University of Wisconsin - Madison School of Human Ecology
"UW-Madison Graduate School home page recognizes Emily L. R. Adams for her award from the Arts Institute"
Credit: Kathi Matthews-Risley
Emily Adams has been honored by the 2015 David and Edith Sinaiko Frank Graduate Fellowship for a Woman in the Arts. The award provides support for women graduate students to facilitate the chance to present their work in a public forum.
Design Studies MFA Grad Student Wins Important Fellowship
Described as “…a talented artist who is unafraid to mine difficult terrain”, Emily Adams was honored today by the UW-Madison Arts Institute with the David and Edith Sinaiko Frank Graduate Fellowship for a Woman in the Arts . The award provides support for women graduate students to facilitate the chance to present their work in a public forum which is a critical element of their student experience.

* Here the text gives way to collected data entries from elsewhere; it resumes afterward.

File: src/sv/sfsc_pkg.sv
package sfsc_pkg;

   // Request operation codes.
   typedef enum logic [2:0] {
      OP_TICK       = 3'd0,
      OP_INIT       = 3'd1,
      OP_END        = 3'd2,
      OP_SET_RATE   = 3'd3,
      OP_SET_STEPS  = 3'd4,
      OP_INIT_STEPS = 3'd5,
      OP_START      = 3'd6,
      OP_STOP       = 3'd7
   } op_type;

   localparam int unsigned STEPS_W = 32;
   localparam int unsigned RATE_W  = 16;
   localparam int unsigned REPS_W  = 11;
   localparam int unsigned TICK_W  = 16;

   localparam logic [RATE_W-1:0] DEFAULT_RATE = 16'd100;
   localparam logic [RATE_W-1:0] RATE_LIMIT   = 16'd20000;
   localparam logic [RATE_W-1:0] MED_RATE     = 16'd77;
   localparam logic [RATE_W-1:0] LOW_RATE     = 16'd10;
   localparam logic [REPS_W-1:0] SLOW_REPS    = 11'd2000;

   // Restoring divider for 999 / rate, with rate limited to 1..77.
   localparam int unsigned QUO_W      = 10;
   localparam int unsigned DIVR_W     = 7;
   localparam logic [QUO_W-1:0] KHZ_MINUS_ONE = 10'd999;
   localparam int unsigned DIV_STEPS  = QUO_W;
   localparam int unsigned DIV_CNT_W  = $clog2(DIV_STEPS);

   typedef struct packed {
      logic load_req;
      logic exec;
      logic div_step;
      logic div_commit;
      logic load_rsp;
   } cmd_type;

   typedef struct packed {
      logic needs_div;
   } stat_type;

endpackage

File: src/sv/sfsc_ctrl.sv
module sfsc_ctrl import sfsc_pkg::*; (
   input  logic     clock,
   input  logic     reset,
   input  logic     req_valid,
   output logic     req_ready,
   output logic     rsp_valid,
   input  logic     rsp_ready,
   input  stat_type stat,
   output cmd_type  cmd
);

   typedef enum logic [2:0] {
      C_IDLE,
      C_EXEC,
      C_DIV,
      C_DIVEND,
      C_OUT
   } ctrl_state_type;

   ctrl_state_type         state_ff;
   logic                   rsp_valid_ff;
   logic [DIV_CNT_W-1:0]   div_cnt_ff;
   logic                   slot_free;

   assign slot_free = !rsp_valid_ff || rsp_ready;
   assign req_ready = (state_ff == C_IDLE);
   assign rsp_valid = rsp_valid_ff;

   always_comb begin
      cmd            = '0;
      cmd.load_req   = req_valid && (state_ff == C_IDLE);
      cmd.exec       = (state_ff == C_EXEC);
      cmd.div_step   = (state_ff == C_DIV);
      cmd.div_commit = (state_ff == C_DIVEND);
      cmd.load_rsp   = (state_ff == C_OUT) && slot_free;
   end

   always_ff @(posedge clock) begin
      if (reset) begin
         state_ff     <= C_IDLE;
         rsp_valid_ff <= 1'b0;
         div_cnt_ff   <= '0;
      end else begin
         if (cmd.load_rsp) begin
            rsp_valid_ff <= 1'b1;
         end else if (rsp_ready) begin
            rsp_valid_ff <= 1'b0;
         end
         case (state_ff)
            C_IDLE: begin
               if (req_valid) begin
                  state_ff <= C_EXEC;
               end
            end
            C_EXEC: begin
               div_cnt_ff <= '0;
               state_ff   <= stat.needs_div ? C_DIV : C_OUT;
            end
            C_DIV: begin
               div_cnt_ff <= div_cnt_ff + 1'b1;
               if (div_cnt_ff == DIV_CNT_W'(DIV_STEPS - 1)) begin
                  state_ff <= C_DIVEND;
               end
            end
            C_DIVEND: begin
               state_ff <= C_OUT;
            end
            C_OUT: begin
               if (slot_free) begin
                  state_ff <= C_IDLE;
               end
            end
            default: begin
               state_ff <= C_IDLE;
            end
         endcase
      end
   end

endmodule

File: src/sv/sfsc_dp.sv
module sfsc_dp import sfsc_pkg::*; (
   input  logic                      clock,
   input  logic                      reset,
   input  cmd_type                   cmd,
   output stat_type                  stat,
   input  logic [2:0]                req_op,
   input  logic                      req_direction,
   input  logic signed [STEPS_W-1:0] req_steps,
   input  logic [RATE_W-1:0]         req_rate,
   output logic                      rsp_status,
   output logic                      rsp_coil_a_dir,
   output logic                      rsp_coil_b_dir,
   output logic                      rsp_drive_enable,
   output logic                      rsp_is_stepping,
   output logic signed [STEPS_W-1:0] rsp_remaining_steps,
   output logic                      rsp_direction_now,
   output logic [RATE_W-1:0]         rsp_rate_now
);

   typedef enum logic [1:0] {
      MS_OFF      = 2'd0,
      MS_INITED   = 2'd1,
      MS_STEPPING = 2'd2,
      MS_HALTED   = 2'd3
   } motor_state_type;

   localparam logic [STEPS_W-1:0] MOST_NEG = {1'b1, {(STEPS_W-1){1'b0}}};

   // Latched request.
   op_type                op_ff;
   logic                  dir_req_ff;
   logic [STEPS_W-1:0]    steps_req_ff;
   logic [RATE_W-1:0]     rate_req_ff;

   // Motor state.
   motor_state_type       mstate_ff, mstate_in;
   logic [1:0]            phase_ff, phase_in;
   logic [STEPS_W-1:0]    steps_left_ff, steps_left_in;
   logic                  dir_ff, dir_in;
   logic [RATE_W-1:0]     rate_ff, rate_in;
   logic [REPS_W-1:0]     reps_ff, reps_in;
   logic [TICK_W-1:0]     tick_ff, tick_in;
   logic                  coil_a_ff, coil_a_in;
   logic                  coil_b_ff, coil_b_in;
   logic                  drive_ff, drive_in;
   logic                  status_ff, status_in;

   // Divider.
   logic [DIVR_W-1:0]     rem_ff;
   logic [QUO_W-1:0]      quo_ff;
   logic [DIVR_W:0]       trial;
   logic [DIVR_W:0]       divisor;
   logic                  qbit;

   logic [TICK_W-1:0]     tick_inc;
   logic [STEPS_W-1:0]    steps_dec;
   logic [QUO_W:0]        quo_ext;

   assign stat.needs_div = (op_ff == OP_SET_RATE) && (rate_req_ff != '0)
                           && (rate_req_ff <= MED_RATE);

   assign tick_inc  = tick_ff + 1'b1;
   assign steps_dec = (steps_left_ff == MOST_NEG) ? steps_left_ff : steps_left_ff - 1'b1;

   assign divisor = {1'b0, rate_req_ff[DIVR_W-1:0]};
   assign trial   = {rem_ff, quo_ff[QUO_W-1]};
   assign qbit    = (trial >= divisor);
   assign quo_ext = {1'b0, quo_ff};

   always_comb begin
      mstate_in     = mstate_ff;
      phase_in      = phase_ff;
      steps_left_in = steps_left_ff;
      dir_in        = dir_ff;
      rate_in       = rate_ff;
      reps_in       = reps_ff;
      tick_in       = tick_ff;
      coil_a_in     = coil_a_ff;
      coil_b_in     = coil_b_ff;
      drive_in      = drive_ff;
      status_in     = status_ff;
      if (cmd.div_commit) begin
         // Rates of ten and below round the repeat count up by one.
         reps_in = (rate_req_ff <= LOW_RATE) ? quo_ext + 1'b1 : quo_ext;
      end else if (cmd.exec) begin
         status_in = 1'b0;
         case (op_ff)
            OP_TICK: begin
               if (tick_inc > {{(TICK_W-REPS_W){1'b0}}, reps_ff}) begin
                  tick_in = '0;
                  case (mstate_ff)
                     MS_OFF: begin
                        drive_in = 1'b0;
                     end
                     MS_STEPPING: begin
                        steps_left_in = steps_dec;
                        if (steps_dec == '0 || steps_dec[STEPS_W-1]) begin
                           mstate_in = MS_HALTED;
                        end
                        drive_in  = 1'b1;
                        coil_a_in = !phase_ff[1];
                        coil_b_in = !(phase_ff[1] ^ phase_ff[0]);
                        phase_in  = dir_ff ? phase_ff - 1'b1 : phase_ff + 1'b1;
                     end
                     default: begin
                        if (steps_left_ff[STEPS_W-1]) begin
                           steps_left_in = '0;
                        end
                     end
                  endcase
               end else begin
                  tick_in = tick_inc;
               end
            end
            OP_INIT: begin
               if (mstate_ff != MS_OFF) begin
                  status_in = 1'b1;
               end else begin
                  steps_left_in = '0;
                  rate_in       = DEFAULT_RATE;
                  reps_in       = '0;
                  coil_a_in     = 1'b1;
                  coil_b_in     = 1'b1;
                  mstate_in     = MS_INITED;
               end
            end
            OP_END: begin
               if (mstate_ff == MS_OFF) begin
                  status_in = 1'b1;
               end else begin
                  mstate_in     = MS_OFF;
                  drive_in      = 1'b0;
                  steps_left_in = '0;
                  reps_in       = '0;
                  phase_in      = '0;
                  rate_in       = DEFAULT_RATE;
               end
            end
            OP_SET_RATE: begin
               rate_in = rate_req_ff;
               if (rate_req_ff > RATE_LIMIT) begin
                  status_in = 1'b1;
               end else if (rate_req_ff == '0) begin
                  reps_in = SLOW_REPS;
               end else if (rate_req_ff > MED_RATE) begin
                  reps_in = '0;
               end
            end
            OP_SET_STEPS: begin
               if (mstate_ff == MS_OFF) begin
                  status_in = 1'b1;
               end else begin
                  dir_in        = dir_req_ff;
                  steps_left_in = steps_req_ff;
               end
            end
            OP_INIT_STEPS: begin
               if (mstate_ff == MS_OFF || steps_req_ff == '0) begin
                  status_in = 1'b1;
               end else begin
                  dir_in        = dir_req_ff;
                  steps_left_in = steps_req_ff;
                  // The new count is nonzero, so only a running motor fails.
                  if (mstate_ff == MS_STEPPING) begin
                     status_in = 1'b1;
                  end else begin
                     mstate_in = MS_STEPPING;
                     drive_in  = 1'b1;
                  end
               end
            end
            OP_START: begin
               if (steps_left_ff == '0 || mstate_ff == MS_STEPPING) begin
                  status_in = 1'b1;
               end else begin
                  mstate_in = MS_STEPPING;
                  drive_in  = 1'b1;
               end
            end
            OP_STOP: begin
               if (mstate_ff == MS_OFF || mstate_ff == MS_HALTED) begin
                  status_in = 1'b1;
               end else begin
                  mstate_in = MS_HALTED;
               end
            end
            default: begin
               status_in = 1'b0;
            end
         endcase
      end
   end

   always_ff @(posedge clock) begin
      if (reset) begin
         mstate_ff     <= MS_OFF;
         phase_ff      <= '0;
         steps_left_ff <= '0;
         dir_ff        <= 1'b0;
         rate_ff       <= DEFAULT_RATE;
         reps_ff       <= '0;
         tick_ff       <= '0;
         coil_a_ff     <= 1'b0;
         coil_b_ff     <= 1'b0;
         drive_ff      <= 1'b0;
         status_ff     <= 1'b0;
      end else begin
         mstate_ff     <= mstate_in;
         phase_ff      <= phase_in;
         steps_left_ff <= steps_left_in;
         dir_ff        <= dir_in;
         rate_ff       <= rate_in;
         reps_ff       <= reps_in;
         tick_ff       <= tick_in;
         coil_a_ff     <= coil_a_in;
         coil_b_ff     <= coil_b_in;
         drive_ff      <= drive_in;
         status_ff     <= status_in;
      end
   end

   always_ff @(posedge clock) begin
      if (cmd.load_req) begin
         op_ff        <= op_type'(req_op);
         dir_req_ff   <= req_direction;
         steps_req_ff <= req_steps;
         rate_req_ff  <= req_rate;
      end
      // One quotient bit per step; the dividend shifts out as the quotient shifts in.
      if (cmd.exec) begin
         rem_ff <= '0;
         quo_ff <= KHZ_MINUS_ONE;
      end else if (cmd.div_step) begin
         rem_ff <= qbit ? DIVR_W'(trial - divisor) : trial[DIVR_W-1:0];
         quo_ff <= {quo_ff[QUO_W-2:0], qbit};
      end
      if (cmd.load_rsp) begin
         rsp_status          <= status_ff;
         rsp_coil_a_dir      <= coil_a_ff;
         rsp_coil_b_dir      <= coil_b_ff;
         rsp_drive_enable    <= drive_ff;
         rsp_is_stepping     <= (mstate_ff == MS_STEPPING);
         rsp_remaining_steps <= steps_left_ff;
         rsp_direction_now   <= dir_ff;
         rsp_rate_now        <= rate_ff;
      end
   end

endmodule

Emily received her undergraduate degree several years ago and has come to SoHE with the kind of enthusiasm and energy that’s infectious – she is intent on making every moment count. Now into her third year Emily’s work addresses issues of women’s rights and freedom, and her interest in gender politics.
Autonomous Tangleopened earlier this year and was described as “ambitious” and “resounding success” by many.
Indicative of her creative drive, Adams created an installation that explores her interest in the treatment of women, particularly in the media. A fringed curtain of sensuous red velvet dominated the gallery. Upon the curtain were printed (using a technique known as burnout or devoré) portraits of women from a bygone era. On an adjacent wall hung a large collection of vintage sterling plates, bowls and platters. Applied to each silver piece were photo transfer images of female nudes dating the early 1900s. Sometimes the women appear to have intricate tattoos due to the decorative etching upon the vessels. The silver is tarnished and spotted, the imperfections showing through the applied images. The ornateness of the silver vessels, typically used on formal, elegant occasions is in sharp contrast to the images of the women. They likely would have been social outcasts (or at least considered very bohemian/artist types) and never invited to such a fancy gathering for to pose in such a manner would have been shocking and highly illicit at the time.
Viewed today there is a sense of beauty and mystery as well as bittersweet sadness to the works.